ASSIGNMENT>
Identify every line in the records below that contains the word "microns", and reproduce each one.

++++ ENTRIES SUPPLIED ++++

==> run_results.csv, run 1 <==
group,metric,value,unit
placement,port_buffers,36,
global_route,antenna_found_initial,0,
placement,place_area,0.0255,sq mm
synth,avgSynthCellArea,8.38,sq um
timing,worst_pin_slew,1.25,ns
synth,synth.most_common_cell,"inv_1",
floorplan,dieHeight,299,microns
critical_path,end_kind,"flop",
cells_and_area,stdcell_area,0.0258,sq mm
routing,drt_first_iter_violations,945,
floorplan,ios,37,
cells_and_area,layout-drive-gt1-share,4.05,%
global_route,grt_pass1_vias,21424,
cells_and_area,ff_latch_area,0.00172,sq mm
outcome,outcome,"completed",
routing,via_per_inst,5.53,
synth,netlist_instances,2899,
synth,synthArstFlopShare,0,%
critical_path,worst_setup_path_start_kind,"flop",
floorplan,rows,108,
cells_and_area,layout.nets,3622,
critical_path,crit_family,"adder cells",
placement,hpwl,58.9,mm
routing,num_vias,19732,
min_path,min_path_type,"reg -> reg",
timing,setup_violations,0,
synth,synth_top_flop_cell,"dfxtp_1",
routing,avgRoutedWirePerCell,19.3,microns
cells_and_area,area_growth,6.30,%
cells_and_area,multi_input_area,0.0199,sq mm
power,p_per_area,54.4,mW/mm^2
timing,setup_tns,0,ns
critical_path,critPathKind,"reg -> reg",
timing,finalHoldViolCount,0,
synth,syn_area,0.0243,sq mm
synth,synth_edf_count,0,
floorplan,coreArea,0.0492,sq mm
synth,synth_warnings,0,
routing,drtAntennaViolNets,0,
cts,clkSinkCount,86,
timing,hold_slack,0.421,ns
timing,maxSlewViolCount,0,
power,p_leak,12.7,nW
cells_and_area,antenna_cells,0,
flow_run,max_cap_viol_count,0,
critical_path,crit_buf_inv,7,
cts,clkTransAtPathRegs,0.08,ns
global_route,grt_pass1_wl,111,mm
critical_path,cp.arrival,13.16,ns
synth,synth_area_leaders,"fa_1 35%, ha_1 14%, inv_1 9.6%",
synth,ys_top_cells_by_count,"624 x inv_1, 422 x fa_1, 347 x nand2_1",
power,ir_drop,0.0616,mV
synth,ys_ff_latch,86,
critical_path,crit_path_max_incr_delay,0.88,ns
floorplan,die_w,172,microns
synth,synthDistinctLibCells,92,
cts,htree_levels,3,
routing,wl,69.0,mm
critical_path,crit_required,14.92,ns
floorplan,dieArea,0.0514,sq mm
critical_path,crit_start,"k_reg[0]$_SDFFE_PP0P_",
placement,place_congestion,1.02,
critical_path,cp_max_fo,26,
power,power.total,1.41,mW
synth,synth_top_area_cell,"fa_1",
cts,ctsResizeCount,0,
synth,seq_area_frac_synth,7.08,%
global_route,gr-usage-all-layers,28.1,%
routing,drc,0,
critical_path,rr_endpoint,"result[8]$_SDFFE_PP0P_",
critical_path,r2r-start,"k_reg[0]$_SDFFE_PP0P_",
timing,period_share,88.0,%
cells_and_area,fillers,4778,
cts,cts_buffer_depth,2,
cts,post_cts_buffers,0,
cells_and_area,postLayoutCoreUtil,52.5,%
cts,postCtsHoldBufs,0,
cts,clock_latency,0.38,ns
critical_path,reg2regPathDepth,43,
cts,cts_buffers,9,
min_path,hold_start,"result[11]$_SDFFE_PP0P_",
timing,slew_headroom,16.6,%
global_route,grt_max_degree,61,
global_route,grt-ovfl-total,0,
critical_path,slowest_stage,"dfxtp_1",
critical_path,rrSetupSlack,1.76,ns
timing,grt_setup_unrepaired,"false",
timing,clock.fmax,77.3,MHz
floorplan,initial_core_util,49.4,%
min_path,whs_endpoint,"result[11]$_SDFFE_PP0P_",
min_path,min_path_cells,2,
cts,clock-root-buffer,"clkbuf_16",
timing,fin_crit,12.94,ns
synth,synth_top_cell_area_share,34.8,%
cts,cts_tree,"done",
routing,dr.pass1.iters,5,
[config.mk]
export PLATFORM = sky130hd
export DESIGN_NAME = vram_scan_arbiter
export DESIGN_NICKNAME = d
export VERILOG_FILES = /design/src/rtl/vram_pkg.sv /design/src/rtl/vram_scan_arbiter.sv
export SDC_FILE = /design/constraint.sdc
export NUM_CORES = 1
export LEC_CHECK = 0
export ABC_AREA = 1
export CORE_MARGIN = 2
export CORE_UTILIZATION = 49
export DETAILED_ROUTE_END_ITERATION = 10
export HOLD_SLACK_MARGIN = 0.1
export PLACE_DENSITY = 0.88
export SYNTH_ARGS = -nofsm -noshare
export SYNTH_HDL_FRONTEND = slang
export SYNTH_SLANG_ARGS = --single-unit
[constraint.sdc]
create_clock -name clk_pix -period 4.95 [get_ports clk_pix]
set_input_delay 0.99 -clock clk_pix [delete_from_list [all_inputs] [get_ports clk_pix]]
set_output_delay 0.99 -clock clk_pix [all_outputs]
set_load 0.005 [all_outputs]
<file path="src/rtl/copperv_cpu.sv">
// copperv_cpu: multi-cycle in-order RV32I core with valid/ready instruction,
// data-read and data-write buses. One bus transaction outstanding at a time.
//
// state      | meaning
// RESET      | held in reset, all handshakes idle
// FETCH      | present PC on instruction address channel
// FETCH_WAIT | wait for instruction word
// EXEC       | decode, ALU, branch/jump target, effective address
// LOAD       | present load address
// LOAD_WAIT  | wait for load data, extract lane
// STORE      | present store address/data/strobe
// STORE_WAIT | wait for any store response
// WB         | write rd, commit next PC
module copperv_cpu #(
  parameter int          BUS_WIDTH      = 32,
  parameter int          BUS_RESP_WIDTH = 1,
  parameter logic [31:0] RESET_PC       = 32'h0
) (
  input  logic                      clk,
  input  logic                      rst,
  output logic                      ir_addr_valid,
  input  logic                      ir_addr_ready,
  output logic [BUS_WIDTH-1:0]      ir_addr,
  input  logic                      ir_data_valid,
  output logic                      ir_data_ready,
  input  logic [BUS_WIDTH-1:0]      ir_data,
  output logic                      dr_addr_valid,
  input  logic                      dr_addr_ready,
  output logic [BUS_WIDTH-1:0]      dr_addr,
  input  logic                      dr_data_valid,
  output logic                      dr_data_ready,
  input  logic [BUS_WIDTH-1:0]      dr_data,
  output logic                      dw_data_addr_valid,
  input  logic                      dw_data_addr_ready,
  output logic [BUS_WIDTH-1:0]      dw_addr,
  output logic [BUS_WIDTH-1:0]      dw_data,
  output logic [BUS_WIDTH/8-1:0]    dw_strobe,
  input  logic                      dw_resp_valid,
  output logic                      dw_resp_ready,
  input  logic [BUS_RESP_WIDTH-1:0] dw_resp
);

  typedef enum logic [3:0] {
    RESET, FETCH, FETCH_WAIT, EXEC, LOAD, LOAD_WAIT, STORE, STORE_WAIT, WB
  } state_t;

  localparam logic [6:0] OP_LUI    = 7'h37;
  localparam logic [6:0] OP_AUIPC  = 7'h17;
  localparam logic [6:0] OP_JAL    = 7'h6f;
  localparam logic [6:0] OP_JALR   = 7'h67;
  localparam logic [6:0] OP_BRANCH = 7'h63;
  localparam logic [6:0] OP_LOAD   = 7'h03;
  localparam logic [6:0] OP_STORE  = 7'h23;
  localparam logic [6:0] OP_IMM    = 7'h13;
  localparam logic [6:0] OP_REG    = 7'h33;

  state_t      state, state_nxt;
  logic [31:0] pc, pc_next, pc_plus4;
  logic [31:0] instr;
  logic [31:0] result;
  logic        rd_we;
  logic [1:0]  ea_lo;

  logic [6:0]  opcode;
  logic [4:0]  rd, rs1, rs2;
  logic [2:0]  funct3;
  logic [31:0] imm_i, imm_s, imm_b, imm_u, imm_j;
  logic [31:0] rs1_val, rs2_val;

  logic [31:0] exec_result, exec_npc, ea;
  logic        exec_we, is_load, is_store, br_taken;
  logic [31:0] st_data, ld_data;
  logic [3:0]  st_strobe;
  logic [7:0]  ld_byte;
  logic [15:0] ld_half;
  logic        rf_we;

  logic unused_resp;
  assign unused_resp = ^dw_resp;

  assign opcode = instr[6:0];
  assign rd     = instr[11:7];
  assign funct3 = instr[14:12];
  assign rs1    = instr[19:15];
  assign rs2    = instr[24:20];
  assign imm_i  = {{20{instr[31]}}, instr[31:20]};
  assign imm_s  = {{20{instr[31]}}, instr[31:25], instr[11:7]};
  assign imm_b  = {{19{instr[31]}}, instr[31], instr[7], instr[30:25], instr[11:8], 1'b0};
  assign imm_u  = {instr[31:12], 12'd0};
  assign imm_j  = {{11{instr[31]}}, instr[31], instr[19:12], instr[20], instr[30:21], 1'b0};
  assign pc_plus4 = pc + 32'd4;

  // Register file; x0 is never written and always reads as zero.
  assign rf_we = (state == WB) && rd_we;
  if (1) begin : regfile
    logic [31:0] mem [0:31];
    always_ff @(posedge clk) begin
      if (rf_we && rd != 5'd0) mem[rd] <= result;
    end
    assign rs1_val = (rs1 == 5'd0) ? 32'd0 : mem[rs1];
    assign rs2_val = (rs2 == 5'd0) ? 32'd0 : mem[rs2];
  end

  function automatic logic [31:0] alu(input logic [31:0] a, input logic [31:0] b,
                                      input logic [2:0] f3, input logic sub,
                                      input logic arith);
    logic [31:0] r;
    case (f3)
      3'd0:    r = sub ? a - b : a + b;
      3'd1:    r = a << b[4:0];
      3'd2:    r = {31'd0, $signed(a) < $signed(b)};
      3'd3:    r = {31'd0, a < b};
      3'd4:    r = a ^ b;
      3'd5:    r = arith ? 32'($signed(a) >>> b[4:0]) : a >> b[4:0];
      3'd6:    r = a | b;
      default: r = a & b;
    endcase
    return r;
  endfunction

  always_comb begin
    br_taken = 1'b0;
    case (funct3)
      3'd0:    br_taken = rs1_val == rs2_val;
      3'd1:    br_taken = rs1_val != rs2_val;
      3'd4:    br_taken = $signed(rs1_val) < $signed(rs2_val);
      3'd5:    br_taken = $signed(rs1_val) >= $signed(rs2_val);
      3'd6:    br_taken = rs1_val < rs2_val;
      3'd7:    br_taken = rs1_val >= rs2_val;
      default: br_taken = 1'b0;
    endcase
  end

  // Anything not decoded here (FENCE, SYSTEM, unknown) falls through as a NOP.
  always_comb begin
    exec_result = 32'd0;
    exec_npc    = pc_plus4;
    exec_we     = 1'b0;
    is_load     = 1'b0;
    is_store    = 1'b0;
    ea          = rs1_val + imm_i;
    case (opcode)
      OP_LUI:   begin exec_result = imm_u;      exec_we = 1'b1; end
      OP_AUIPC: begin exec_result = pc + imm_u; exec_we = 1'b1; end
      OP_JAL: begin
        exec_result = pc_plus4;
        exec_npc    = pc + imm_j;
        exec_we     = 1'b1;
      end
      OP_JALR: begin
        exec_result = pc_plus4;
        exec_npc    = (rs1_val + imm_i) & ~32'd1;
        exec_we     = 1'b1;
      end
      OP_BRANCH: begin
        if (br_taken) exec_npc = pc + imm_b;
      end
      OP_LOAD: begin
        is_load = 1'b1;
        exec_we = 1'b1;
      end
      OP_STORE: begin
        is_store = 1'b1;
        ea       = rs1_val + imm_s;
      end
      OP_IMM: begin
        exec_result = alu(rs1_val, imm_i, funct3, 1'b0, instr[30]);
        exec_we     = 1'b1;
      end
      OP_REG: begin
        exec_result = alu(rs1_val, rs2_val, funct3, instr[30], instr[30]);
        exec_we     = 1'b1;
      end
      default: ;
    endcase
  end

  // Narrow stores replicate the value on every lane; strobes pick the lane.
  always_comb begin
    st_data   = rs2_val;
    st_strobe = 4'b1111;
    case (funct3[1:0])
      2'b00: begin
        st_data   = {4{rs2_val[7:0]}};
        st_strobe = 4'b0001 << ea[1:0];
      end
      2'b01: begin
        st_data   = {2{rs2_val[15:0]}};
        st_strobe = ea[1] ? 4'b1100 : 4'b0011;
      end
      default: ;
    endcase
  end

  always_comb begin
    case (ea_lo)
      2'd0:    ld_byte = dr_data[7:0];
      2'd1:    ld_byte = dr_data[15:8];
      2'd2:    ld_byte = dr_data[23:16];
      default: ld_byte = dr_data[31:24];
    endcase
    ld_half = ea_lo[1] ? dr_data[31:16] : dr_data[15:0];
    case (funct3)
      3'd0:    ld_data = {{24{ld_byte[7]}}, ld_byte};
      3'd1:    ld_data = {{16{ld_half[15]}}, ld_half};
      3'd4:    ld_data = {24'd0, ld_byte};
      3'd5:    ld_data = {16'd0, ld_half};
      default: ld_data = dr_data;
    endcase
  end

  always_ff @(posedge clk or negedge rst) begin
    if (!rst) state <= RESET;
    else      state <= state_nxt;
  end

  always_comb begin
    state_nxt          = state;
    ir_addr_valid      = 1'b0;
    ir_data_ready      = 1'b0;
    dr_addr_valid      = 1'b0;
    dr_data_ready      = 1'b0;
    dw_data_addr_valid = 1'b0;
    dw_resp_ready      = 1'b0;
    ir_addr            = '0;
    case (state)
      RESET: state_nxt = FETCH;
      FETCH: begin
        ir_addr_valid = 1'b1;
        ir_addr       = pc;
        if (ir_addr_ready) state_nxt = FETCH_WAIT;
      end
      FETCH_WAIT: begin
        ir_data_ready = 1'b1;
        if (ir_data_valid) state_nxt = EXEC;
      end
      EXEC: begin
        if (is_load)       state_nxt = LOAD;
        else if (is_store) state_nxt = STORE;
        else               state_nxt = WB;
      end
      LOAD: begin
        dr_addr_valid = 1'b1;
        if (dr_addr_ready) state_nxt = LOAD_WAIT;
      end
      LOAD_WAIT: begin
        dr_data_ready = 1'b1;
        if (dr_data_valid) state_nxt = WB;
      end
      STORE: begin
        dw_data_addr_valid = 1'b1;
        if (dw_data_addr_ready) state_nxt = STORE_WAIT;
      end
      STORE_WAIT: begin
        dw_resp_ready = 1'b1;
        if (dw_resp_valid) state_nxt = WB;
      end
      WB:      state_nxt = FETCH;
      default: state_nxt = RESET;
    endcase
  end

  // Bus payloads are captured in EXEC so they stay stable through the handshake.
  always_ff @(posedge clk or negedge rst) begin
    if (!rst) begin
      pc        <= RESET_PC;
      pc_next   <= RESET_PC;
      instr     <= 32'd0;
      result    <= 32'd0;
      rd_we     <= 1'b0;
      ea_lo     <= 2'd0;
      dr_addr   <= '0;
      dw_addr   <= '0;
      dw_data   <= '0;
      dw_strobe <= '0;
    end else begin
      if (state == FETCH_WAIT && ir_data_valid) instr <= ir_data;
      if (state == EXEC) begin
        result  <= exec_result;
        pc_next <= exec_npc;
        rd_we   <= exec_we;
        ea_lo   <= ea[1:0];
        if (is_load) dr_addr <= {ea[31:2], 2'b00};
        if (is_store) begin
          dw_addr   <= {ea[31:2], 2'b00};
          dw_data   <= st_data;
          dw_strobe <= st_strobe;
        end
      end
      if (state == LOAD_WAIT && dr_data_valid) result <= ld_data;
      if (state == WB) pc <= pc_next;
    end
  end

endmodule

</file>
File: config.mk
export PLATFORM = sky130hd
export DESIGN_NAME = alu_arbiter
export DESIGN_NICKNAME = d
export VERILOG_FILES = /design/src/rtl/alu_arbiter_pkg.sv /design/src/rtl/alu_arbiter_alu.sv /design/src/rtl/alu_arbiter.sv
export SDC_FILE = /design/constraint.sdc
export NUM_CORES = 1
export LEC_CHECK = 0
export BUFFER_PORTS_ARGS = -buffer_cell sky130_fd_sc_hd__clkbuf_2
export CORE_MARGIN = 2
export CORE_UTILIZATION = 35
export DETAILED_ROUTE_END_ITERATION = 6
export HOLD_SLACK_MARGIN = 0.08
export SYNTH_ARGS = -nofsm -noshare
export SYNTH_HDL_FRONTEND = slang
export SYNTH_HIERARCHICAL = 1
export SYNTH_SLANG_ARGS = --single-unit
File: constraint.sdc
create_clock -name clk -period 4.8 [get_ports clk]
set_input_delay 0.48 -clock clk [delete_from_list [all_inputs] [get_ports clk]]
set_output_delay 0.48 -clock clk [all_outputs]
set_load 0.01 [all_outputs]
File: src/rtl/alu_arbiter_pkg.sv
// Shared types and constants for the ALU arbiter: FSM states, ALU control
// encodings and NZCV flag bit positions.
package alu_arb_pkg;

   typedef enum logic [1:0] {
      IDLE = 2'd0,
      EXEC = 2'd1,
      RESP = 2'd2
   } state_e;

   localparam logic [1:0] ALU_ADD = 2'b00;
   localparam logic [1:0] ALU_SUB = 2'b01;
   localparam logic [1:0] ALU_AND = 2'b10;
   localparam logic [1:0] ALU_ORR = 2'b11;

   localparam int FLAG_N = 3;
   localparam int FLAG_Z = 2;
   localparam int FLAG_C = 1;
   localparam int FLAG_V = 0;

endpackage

++++

OUTPUT BELOW>
floorplan,dieHeight,299,microns
routing,avgRoutedWirePerCell,19.3,microns
floorplan,die_w,172,microns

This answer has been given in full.